Kirsten Joppe ist eine dieser ZIF-Expertinnen. Sie leitet seit dem 25. April dieses Jahres die EU-Partnerschaftsmission in der Republik Moldau und war vorher als stellvertretende Missionschefin über das ZIF dorthin sekundiert. In enger, täglicher Zusammenarbeit mit der moldauischen Regierung trägt sie mit ihrem Team wesentlich dazu bei, die Resilienz gegen destabilisierende hybride Aktivitäten zu stärken. Von Russland gesteuerte und finanzierte Bedrohungen wie Cyberangriffe und Desinformationskampagnen sind dort an der Tagesordnung.

Die Mission konnte im Vorfeld der Wahlen im September 2025 die Kapazitäten der dortigen Behörden entscheidend festigen, was für die zielgerichtete Bekämpfung illegaler Finanzströme und Desinformation erfolgskritisch war. „Wir haben unsere Partner umfassend beraten, die Cybersicherheit der staatlichen IT wirksam gegen Cyberangriffe zu erhöhen und das Krisenmanagement nachhaltig zu stärken“, sagt die deutsche Head of Mission. Bis heute hat die EUPM Moldau zudem mehr als 4.500 Personen im Krisenmanagement und der Abwehr von hybriden Bedrohungen trainiert. Die Mission hat einen exzellenten Ruf bei den moldauischen Behörden. Gegenseitiges Vertrauen in hochsensiblen Bereichen ist eine wichtige Grundlage für erfolgreiche Zusammenarbeit. Die Mission kostet die EU knapp 10 Millionen Euro im Jahr: das ist sehr gut investierte Krisenprävention für wirklich kleines Budget. 
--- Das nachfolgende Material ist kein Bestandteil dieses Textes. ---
This is an optimization exercise on Yosys and OpenROAD, whose aim is small area, a short achievable clock period and few clock cycles per item, not a production implementation. Where RTL was checked, it was by simulation tests only, not by an equivalence proof against the original. The RTL of run 2 was laid out without a check of its function. Power and IR drop assume default switching activity.

==> design/flow/design.v <==
module harp_rxf (
    input  wire       clk,
    input  wire       rst,         
    input  wire       in_valid,
    input  wire [7:0] in_data,
    output wire       in_ready,
    input  wire       flush,       
    output wire       out_valid,
    input  wire       out_ready,
    output wire [7:0] out_data,
    output wire       out_last,
    output wire [2:0] out_kind      
);
    localparam [2:0] K_BADLEN   = 3'd1,
                     K_CHECKSUM = 3'd2,
                     K_BADTYPE  = 3'd3,
                     K_BADPTYPE = 3'd4,
                     K_LENMIS   = 3'd5;
    localparam [2:0] S_L   = 3'd0,    
                     S_C   = 3'd1,    
                     S_CK  = 3'd2,    
                     S_P   = 3'd3,    
                     S_DEC = 3'd4;    
    reg  [7:0] mem_e [0:127];         
    reg  [7:0] mem_o [0:127];         
    reg  [8:0] tk;                    
    reg        iv;                    
    reg  [7:0] ib;
    reg  [7:0] rs;                    
    reg        wv;                    
    reg  [8:0] wp;                    
    reg        in_rdy;
    reg        fl_pend;               
    reg        fl_apply;              
    always @(posedge clk) begin
        if (wv && !wp[0]) mem_e[wp[7:1]] <= rs;
        if (wv &&  wp[0]) mem_o[wp[7:1]] <= rs;
    end
    reg  [15:0] rh_e, rh_o;
    reg  [7:0]  rl_e, rl_o;
    reg         ra_sw;                
    reg         a_v, a_f, a_2, a_l, a_c;
    reg  [8:0]  a_j;
    reg  [7:0]  lo, hi;
    reg         b_v, b_f, b_2, b_l, b_c;
    reg  [8:0]  b_j;
    reg         c_v;
    reg  [8:0]  c_j;
    reg  [7:0]  c_lo, c_hi;           
    reg  [7:0]  c_len;                
    reg  [8:0]  c_len2;               
    reg         c_badl;               
    reg         c_chk;                
    reg  [2:0]  c_pk;                 
    reg  [7:0] rd_e, rd_o;
    integer k;
    always @(*) begin
        rd_e = 8'd0;
        rd_o = 8'd0;
        for (k = 0; k < 128; k = k + 1) begin
            rd_e = rd_e | (mem_e[k] & {8{rh_e[k / 8] & rl_e[k % 8]}});
            rd_o = rd_o | (mem_o[k] & {8{rh_o[k / 8] & rl_o[k % 8]}});
        end
    end
    reg  [2:0] st;
    reg  [8:0] h;                     
    reg  [2:0] so;                    
    reg  [8:0] av;                    
    reg  [8:0] need;                  
    reg  [8:0] need2;                 
    reg  [8:0] hn;                    
    reg  [8:0] hl;                    
    reg  [7:0] hl1;                   
    reg  [8:0] h3;                    
    reg  [7:0] pb;                    
    reg  [7:0] sh;                    
    reg  [7:0] se;                    
    reg  [7:0] len;
    reg        have_p;
    reg        garb;
    reg        nn_iss;                
    wire [8:0] h1  = h + 9'd1;
    wire [8:0] sp  = h + {6'd0, so};
    wire [8:0] av_w = av + {8'd0, wv};
    wire       whole = (av >= need);  
    reg  [1:0] rq_n;
    reg        rq0_err, rq1_err;
    reg  [2:0] rq0_kind, rq1_kind;
    reg  [7:0] rq0_len, rq1_len;
    reg  [8:0] rq0_st, rq1_st;
    reg  [7:0] rq0_pb, rq1_pb;
    wire       rq_full = rq_n[1];
    reg        lf_n0, lf_m2, lf_m4, lf_m8, lf_m6, lf_e1, lf_e2, lf_e4, lf_e8, lf_e6;
    reg        t_ok;
    reg  [2:0] p_kind;                
    wire [7:0] n_pay  = len - 8'd4;
    wire [3:0] len_ds = len[1:0] + len[3:2] + len[5:4] + len[7:6];
    wire [2:0] len_d2 = len_ds[1:0] + len_ds[3:2];
    wire [1:0] len_m3 = (len_d2 == 3'd3 || len_d2 == 3'd6) ? 2'd0 :
                        (len_d2 == 3'd4) ? 2'd1 :
                        (len_d2 == 3'd5) ? 2'd2 : len_d2[1:0];
    wire [7:0] typ    = sh - pb;
    wire       v_err  = !t_ok || (p_kind != 3'd0);
    wire [2:0] v_kind = !t_ok ? K_BADTYPE : p_kind;
    wire [7:0] b_len  = hi - lo;
    wire [7:0] b_base = b_len & 8'hDF;
    reg  [2:0] b_pk;
    always @(*) begin
        case (b_base)
            8'h01, 8'h81:        b_pk = (b_len[5] || lf_n0 || lf_e1) ? 3'd0 : K_LENMIS;
            8'h02, 8'h82:        b_pk = (lf_m2 && (b_len[5] || lf_n0 || lf_e2)) ? 3'd0 : K_LENMIS;
            8'h04, 8'h84, 8'h44: b_pk = (lf_m4 && (b_len[5] || lf_n0 || lf_e4)) ? 3'd0 : K_LENMIS;
            8'h08, 8'h88:        b_pk = (lf_m8 && (b_len[5] || lf_n0 || lf_e8)) ? 3'd0 : K_LENMIS;
            8'h10:               b_pk = (lf_m6 && (b_len[5] || lf_n0 || lf_e6)) ? 3'd0 : K_LENMIS;
            default:             b_pk = K_BADPTYPE;
        endcase
    end
    wire       d1   = (st == S_L) && c_v && (c_j == h);            
    wire       d3   = (st == S_CK) && c_v && (c_j == hl);          
    wire       d2   = (st == S_C || st == S_CK || st == S_P) && c_v && (c_j == h3);
    wire       cmpl = (av >= c_len2);                           
    wire       r2_inf = (a_v && !a_f && a_j == h3) || (b_v && !b_f && b_j == h3) ||
                        (c_v && c_j == h3);
    reg        f_act;
    reg  [8:0] fo;                    
    reg  [8:0] frem;                  
    reg  [7:0] pout;                  
    reg  [7:0] pnext;                 
    reg  [2:0]  oq_n;
    reg  [11:0] oq [0:4];             
    reg         ov;
    assign out_valid = ov;
    assign out_data  = oq[0][7:0];
    assign out_last  = oq[0][8];
    assign out_kind  = oq[0][11:9];
    assign in_ready  = in_rdy;
    reg  [2:0] oq_eff;                
    reg        f_want;                
    wire       f_two   = (frem >= 9'd2);
    wire       f_end   = (frem <= 9'd2);
    reg        d_want;
    reg        d_r1;                  
    reg        d_r3;                  
    reg        d_rn;                  
    wire [8:0] hn1 = hn + 9'd1;
    reg  [8:0] d_addr;
    reg  [7:0] d_addr1;               
    wire [8:0] sp1 = h1 + {6'd0, so};
    wire [8:0] hc  = h + {1'b0, c_len};
    wire [7:0] hc1 = h1[7:0] + c_len;
    wire       r1_ok = (av >= {6'd0, so} + 9'd2);
    always @(*) begin
        d_want  = 1'b0;
        d_r1    = 1'b0;
        d_r3    = 1'b0;
        d_rn    = 1'b0;
        d_addr  = sp;
        d_addr1 = sp1[7:0];
        case (st)
            S_L: begin
                if (d1 && !c_badl && cmpl) begin
                    d_want  = 1'b1;
                    d_r3    = 1'b1;
                    d_addr  = hc;
                    d_addr1 = hc1;
                end else begin
                    d_want  = r1_ok && (so <= 3'd3);
                    d_r1    = 1'b1;
                end
            end
            S_C: begin
                if (whole) begin
                    d_want  = 1'b1;
                    d_r3    = 1'b1;
                    d_addr  = hl;
                    d_addr1 = hl1;
                end else if (av >= 9'd5 && !have_p && !r2_inf) begin
                    d_want  = 1'b1;
                    d_addr  = h3;
                    d_addr1 = h3[7:0] + 8'd1;
                end
            end
            S_CK, S_P: begin
                if (garb && st == S_CK && so == 3'd1 && r1_ok) begin
                    d_want  = 1'b1;
                    d_r1    = 1'b1;
                end else if (!have_p && !r2_inf) begin
                    d_want  = 1'b1;
                    d_addr  = h3;
                    d_addr1 = h3[7:0] + 8'd1;
                end else if (!nn_iss && av >= need2) begin
                    d_want  = 1'b1;
                    d_rn    = 1'b1;
                    d_addr  = hn;
                    d_addr1 = hn1[7:0];
                end else if (st == S_CK && so == 3'd1 && r1_ok) begin
                    d_want  = 1'b1;
                    d_r1    = 1'b1;
                end
            end
            default: ;
        endcase
    end
    wire g_f = f_want;
    wire g_d = d_want && !f_want;
    wire [8:0] fo1     = fo + 9'd1;
    wire [8:0] r_addr  = g_f ? fo : d_addr;
    wire [7:0] r_addr1 = g_f ? fo1[7:0] : d_addr1;
    wire settled  = (st == S_L && av < 9'd2) || (st == S_C && !whole);
    wire [8:0] fp = f_act ? fo :
                    (rq_n != 2'd0 && !rq0_err) ? rq0_st :
                    (rq_n == 2'd2 && !rq1_err) ? rq1_st : h;
    wire [8:0] used = tk - fp;
    wire take  = in_rdy && in_valid && !flush;
    wire ftake = in_rdy && flush;
    wire rq_frame      = rq_n != 2'd0 && !rq0_err;
    wire f_chain       = g_f && f_end && rq_frame;
    wire f_idle        = !(a_v && a_f) && !(b_v && b_f);
    wire f_start_frame = !f_act && rq_frame && f_idle;
    wire f_start_err   = !f_act && rq_n != 2'd0 && rq0_err && f_idle && oq_eff <= 3'd4;
    wire rq_pop        = f_start_frame || f_start_err || f_chain;
    reg        dec_push;
    reg        dp_err;
    reg  [2:0] dp_kind;
    reg  [7:0] dp_len;
    always @(*) begin
        dec_push = 1'b0;
        dp_err   = 1'b1;
        dp_kind  = K_BADLEN;
        dp_len   = len;
        if (d1 && c_badl) begin
            dec_push = !garb && !rq_full;
            dp_len   = c_len;
        end else if (d3 && !c_chk) begin
            dec_push = !garb && !rq_full;
            dp_kind  = K_CHECKSUM;
        end else if ((d3 && have_p) || st == S_DEC) begin
            dp_err   = v_err;
            dp_kind  = v_kind;
            dec_push = (!v_err || !garb) && !rq_full;
        end else if (st == S_P && d2) begin
            dp_err   = !t_ok || (c_pk != 3'd0);
            dp_kind  = !t_ok ? K_BADTYPE : c_pk;
            dec_push = (!dp_err || !garb) && !rq_full;
        end
    end
    wire dec_go = !rq_full || (dp_err && garb);    
    wire       pop = ov && out_ready;
    wire [7:0] fd0 = lo - pout;
    wire [7:0] fd1 = hi - lo;
    wire       push0 = (b_v && b_f) || f_start_err;
    wire       push1 = b_v && b_f && b_2;
    wire [7:0] pd0 = b_f ? fd0 : rq0_len;
    wire       pl0 = b_f ? (b_l && !b_2) : 1'b1;
    wire [2:0] pk0 = b_f ? 3'd0 : rq0_kind;
    wire [11:0] pe0 = {pk0, pl0, pd0};
    wire [11:0] pe1 = {3'd0, b_l, fd1};
    wire [2:0]  oq_np = oq_n + {2'd0, push0} + {2'd0, push1};
    wire [2:0]  oq_nn = pop ? oq_np - 3'd1 : oq_np;
    wire        f_act_n = f_start_frame || (f_act && !(g_f && f_end && !f_chain));
    wire [2:0]  oq_eff_n = oq_eff - {2'd0, pop} + {2'd0, f_start_err} +
                           (g_f ? (f_two ? 3'd2 : 3'd1) : 3'd0);
    integer i;
    always @(posedge clk) begin
        for (i = 0; i < 5; i = i + 1) begin
            oq[i] <= pop ? ((push0 && oq_n == i + 1) ? pe0 :
                            (push1 && oq_n == i)     ? pe1 :
                            (i < 4) ? oq[(i < 4) ? i + 1 : i] : oq[i])
                         : ((push0 && oq_n == i)     ? pe0 :
                            (push1 && oq_n + 3'd1 == i) ? pe1 : oq[i]);
        end
        if (rq_pop) begin
            rq0_err <= rq1_err; rq0_kind <= rq1_kind; rq0_len <= rq1_len;
            rq0_st  <= rq1_st;  rq0_pb   <= rq1_pb;
        end
        if (dec_push) begin
            if (rq_n == 2'd0 || (rq_n == 2'd1 && rq_pop)) begin
                rq0_err <= dp_err; rq0_kind <= dp_kind; rq0_len <= dp_len;
                rq0_st  <= h;      rq0_pb   <= pb;
            end else begin
                rq1_err <= dp_err; rq1_kind <= dp_kind; rq1_len <= dp_len;
                rq1_st  <= h;      rq1_pb   <= pb;
            end
        end
        ra_sw <= r_addr[0];
        rh_o  <= 16'd1 << r_addr[7:4];
        rl_o  <= 8'd1 << r_addr[3:1];
        rh_e  <= 16'd1 << r_addr1[7:4];
        rl_e  <= 8'd1 << r_addr1[3:1];
        a_j   <= r_addr;
        a_f   <= g_f;
        a_2   <= f_two;
        a_l   <= f_end;
        a_c   <= f_chain;
        lo    <= ra_sw ? rd_o : rd_e;
        hi    <= ra_sw ? rd_e : rd_o;
        b_f   <= a_f;
        b_2   <= a_2;
        b_l   <= a_l;
        b_c   <= a_c;
        b_j   <= a_j;
        c_j    <= b_j;
        c_lo   <= lo;
        c_hi   <= hi;
        c_len  <= b_len;
        c_len2 <= {1'b0, b_len} + 9'd2;
        c_badl <= (b_len < 8'd4) || (b_len == 8'd255);
        c_chk  <= ((lo - pb) == b_len);
        c_pk   <= b_pk;
        ib <= in_data;
        if (iv) rs <= rs + ib;
        lf_n0 <= (n_pay == 8'd0);
        lf_m2 <= (n_pay[0] == 1'b0);
        lf_m4 <= (n_pay[1:0] == 2'b0);
        lf_m8 <= (n_pay[2:0] == 3'b0);
        lf_m6 <= !len[0] && (len_m3 == 2'd1);    
        lf_e1 <= (n_pay == 8'd1);
        lf_e2 <= (n_pay == 8'd2);
        lf_e4 <= (n_pay == 8'd4);
        lf_e8 <= (n_pay == 8'd8);
        lf_e6 <= (n_pay == 8'd6);
        t_ok  <= (typ == 8'h01) || (typ == 8'h02) || (typ == 8'h03) ||
                 (typ == 8'h09) || (typ == 8'h0A);
        if (rst) begin
            tk       <= 9'd0;
            wp       <= 9'd0;
            rs       <= 8'd0;
            iv       <= 1'b0;
            wv       <= 1'b0;
            in_rdy   <= 1'b1;
            fl_pend  <= 1'b0;
            fl_apply <= 1'b0;
            a_v      <= 1'b0;
            b_v      <= 1'b0;
            c_v      <= 1'b0;
            st       <= S_L;
            h        <= 9'd0;
            so       <= 3'd0;
            av       <= 9'd0;
            pb       <= 8'd0;
            have_p   <= 1'b0;
            garb     <= 1'b0;
            rq_n     <= 2'd0;
            f_act    <= 1'b0;
            oq_n     <= 3'd0;
            oq_eff   <= 3'd0;
            f_want   <= 1'b0;
            ov       <= 1'b0;
        end else begin
            iv <= take;
            wv <= iv;
            if (take) tk <= tk + 9'd1;
            if (wv) wp <= wp + 9'd1;
            if (ftake) fl_pend <= 1'b1;
            else if (fl_apply) fl_pend <= 1'b0;
            fl_apply <= fl_pend && !fl_apply && (wp == tk) && settled;
            in_rdy <= !fl_pend && !ftake && (take ? (used <= 9'd254) : (used <= 9'd255));
            a_v <= g_f || g_d;
            b_v <= a_v;
            c_v <= b_v && !b_f;
            rq_n <= rq_n + {1'b0, dec_push} - {1'b0, rq_pop};
            av <= av_w;
            if (g_d && d_r1) so <= so + 3'd1;
            if (g_d && d_rn) nn_iss <= 1'b1;
            if (d2) begin
                p_kind <= c_pk;
                have_p <= 1'b1;
            end
            case (st)
                S_L: begin
                    if (fl_apply) begin
                        h    <= wp;
                        so   <= 3'd0;
                        av   <= 9'd0;
                        pb   <= rs;
                        garb <= 1'b0;
                    end else if (d1) begin
                        if (c_badl) begin
                            if (!dec_go) begin
                                so <= 3'd0;                
                            end else begin
                                garb <= 1'b1;
                                h    <= h1;
                                so   <= so + {2'd0, g_d && d_r1} - 3'd1;
                                av   <= av_w - 9'd1;
                                pb   <= c_lo;
                            end
                        end else begin
                            len    <= c_len;
                            sh     <= c_lo;
                            hn     <= hc + 9'd2;
                            nn_iss <= 1'b0;
                            hl     <= hc;
                            hl1    <= hc1;
                            h3     <= h + 9'd3;
                            have_p <= 1'b0;
                            so     <= 3'd1;
                            need   <= c_len2;
                            need2  <= c_len2 + 9'd2;
                            st     <= (g_d && d_r3) ? S_CK : S_C;
                        end
                    end
                end
                S_C: begin
                    if (fl_apply) begin
                        h    <= wp;
                        so   <= 3'd0;
                        av   <= 9'd0;
                        pb   <= rs;
                        garb <= 1'b0;
                        st   <= S_L;
                    end else if (g_d && d_r3)
                        st <= S_CK;
                end
                S_CK: begin
                    if (d3) begin
                        se <= c_hi;
                        if (!c_chk) begin
                            if (!dec_go) begin
                                so <= 3'd1;
                                st <= S_C;                 
                            end else begin
                                garb <= 1'b1;
                                h    <= h1;
                                so   <= so + {2'd0, g_d && d_r1} - 3'd1;
                                av   <= av_w - 9'd1;
                                pb   <= sh;
                                st   <= S_L;
                            end
                        end else if (have_p) begin
                            if (dec_go) begin
                                garb <= dp_err;
                                h    <= hn;
                                so   <= (nn_iss || (g_d && d_rn)) ? 3'd1 : 3'd0;
                            av   <= av_w - need;
                                pb   <= c_hi;
                                st   <= S_L;
                            end else
                                st <= S_DEC;
                        end else
                            st <= S_P;
                    end
                end
                S_P: begin
                    if (d2) begin
                        if (dec_go) begin
                            garb <= dp_err;
                            h    <= hn;
                            so   <= (nn_iss || (g_d && d_rn)) ? 3'd1 : 3'd0;
                            av   <= av_w - need;
                            pb   <= se;
                            st   <= S_L;
                        end else
                            st <= S_DEC;
                    end
                end
                S_DEC: begin
                    if (dec_go) begin
                        garb <= dp_err;
                        h    <= hn;
                        so   <= 3'd0;
                            av   <= av_w - need;
                        pb   <= se;
                        st   <= S_L;
                    end
                end
                default: st <= S_L;
            endcase
            if (g_f) begin
                fo   <= fo + (f_two ? 9'd2 : 9'd1);
                frem <= frem - (f_two ? 9'd2 : 9'd1);
                if (f_chain) begin
                    fo    <= rq0_st;
                    frem  <= {1'b0, rq0_len} + 9'd2;
                    pnext <= rq0_pb;
                end else if (f_end)
                    f_act <= 1'b0;
            end
            if (b_v && b_f) begin
                if (!b_l)     pout <= b_2 ? hi : lo;
                else if (b_c) pout <= pnext;
            end
            if (f_start_frame) begin
                f_act <= 1'b1;
                fo    <= rq0_st;
                frem  <= {1'b0, rq0_len} + 9'd2;
                pout  <= rq0_pb;
            end
            oq_n <= oq_nn;
            oq_eff <= oq_eff_n;
            f_want <= f_act_n && (oq_eff_n <= 3'd3);
            ov   <= oq_nn != 3'd0;
        end
    end
endmodule
==> design/flow/run.sh <==
#!/bin/bash
# synth_recipe.tcl (not shown) runs the flow's synth.tcl, then flattens the netlist and writes it again
# the make line also repeats each setting of config.mk as NAME=value (left out here)
make -C /OpenROAD-flow-scripts/flow DESIGN_CONFIG=/design/flow/config.mk WORK_HOME=/design/flow/orfs CLKGATE_MAP_FILE= SYNTH_SCRIPT=/design/flow/synth_recipe.tcl finish
==> design/flow/config.mk <==
export PLATFORM = sky130hd
export DESIGN_NAME = harp_rxf
export DESIGN_NICKNAME = harp_rxf
export VERILOG_FILES = /design/flow/design.v
export SDC_FILE = /design/flow/constraint.sdc
export NUM_CORES = 4
export LEC_CHECK = 0
export CAP_MARGIN = 30
export CORE_MARGIN = 2
export CORE_UTILIZATION = 50
export SETUP_SLACK_MARGIN = 5
export SLEW_MARGIN = 40
==> design/flow/constraint.sdc <==
create_clock -name core_clock -period 12.0 [get_ports {clk}]
set_input_delay 2.4000 -clock core_clock [delete_from_list [all_inputs] [get_ports {clk}]]
set_output_delay 2.4000 -clock core_clock [all_outputs]
set_load 0.01 [all_outputs]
Aus Konfliktkontexten lernen: Knowhow für Deutschland, nicht nur zu hybriden Bedrohungen

Das durch die Mandatsumsetzung der Mission erworbene Know-how ist relevant für Europa. Die Republik Moldau ist ein Testfeld für hybride Bedrohungen. Was dort seitens Russlands „erprobt“ wird, trifft zunehmend auch Demokratien in der EU. Die zivilen Expert:innen tragen deshalb nicht nur konkret zu Stabilisierung und Resilienz vor Ort bei. Sie sammeln auch wertvolle Erfahrungen für den Umgang mit vergleichbaren Bedrohungen in Deutschland und Europa. Das ZIF arbeitet konsequent daran, diese Erkenntnisse aufzubereiten, denn: Das offizielle Bundeslagebild Cybercrime des Bundeskriminalamtes ordnet Deutschland direkt hinter den USA und Kanada auf Platz 3 der weltweiten Angriffsziele ein. 

Mit den Einsatzerfahrungen der ZIF-Sekundierten, eigener Expertise rund um Friedenseinsätze, Stabilisierung und Friedenskonsolidierung und einem weitgefächerten Partnerschaftsnetzwerk bietet das ZIF Entscheidungsträgern und -trägerinnen zudem gezielt Informationen und Analysen, Politikberatung und praxisnahe Dialoge auch zu anderen Themenfeldern, etwa im Bereich Strafrechtsverfolgung oder Klimasicherheit. Damit kann die erforderliche Erneuerung und Weiterentwicklung multilateraler Arbeit befördert werden, die mit dem Rückzug der US-Ressourcen (politisch und materiell) immer drängender wird. Für unsere Außenpolitik bleibt die Stärkung Europas als anziehender, abschreckungsfähiger und souveräner Pol in einer multipolaren Welt von morgen handlungsleitend. 

Würdigung für herausfordernden Arbeitsalltag im Auftrag der Regierung

Mit dem Tag des Peacekeeping am 11. Juni im Auswärtigen Amt feiern und würdigen die drei Bundesressorts Außen, Innen und Verteidigung sowie das ZIF stellvertretend neun Persönlichkeiten, für die internationales Krisenmanagement Berufung und zivil-militärische Zusammenarbeit Alltag ist. Mit ihrem Einsatz dienen sie unseren nationalen Interessen unter häufig gefährlichen Umständen. Der Mut und die nachweisbaren Einsatzerfolge dieser Peacekeeper:innen haben – skaliert – das Potenzial, die von Timothy Garton Ash unterstellte Angst und Bequemlichkeit zu überwinden. Und uns allen berechtigte Zuversicht und Motivation für eine gemeinsame, erfolgreiche Zukunftsgestaltung zu schenken. Für diese Ambition steht auch das ZIF.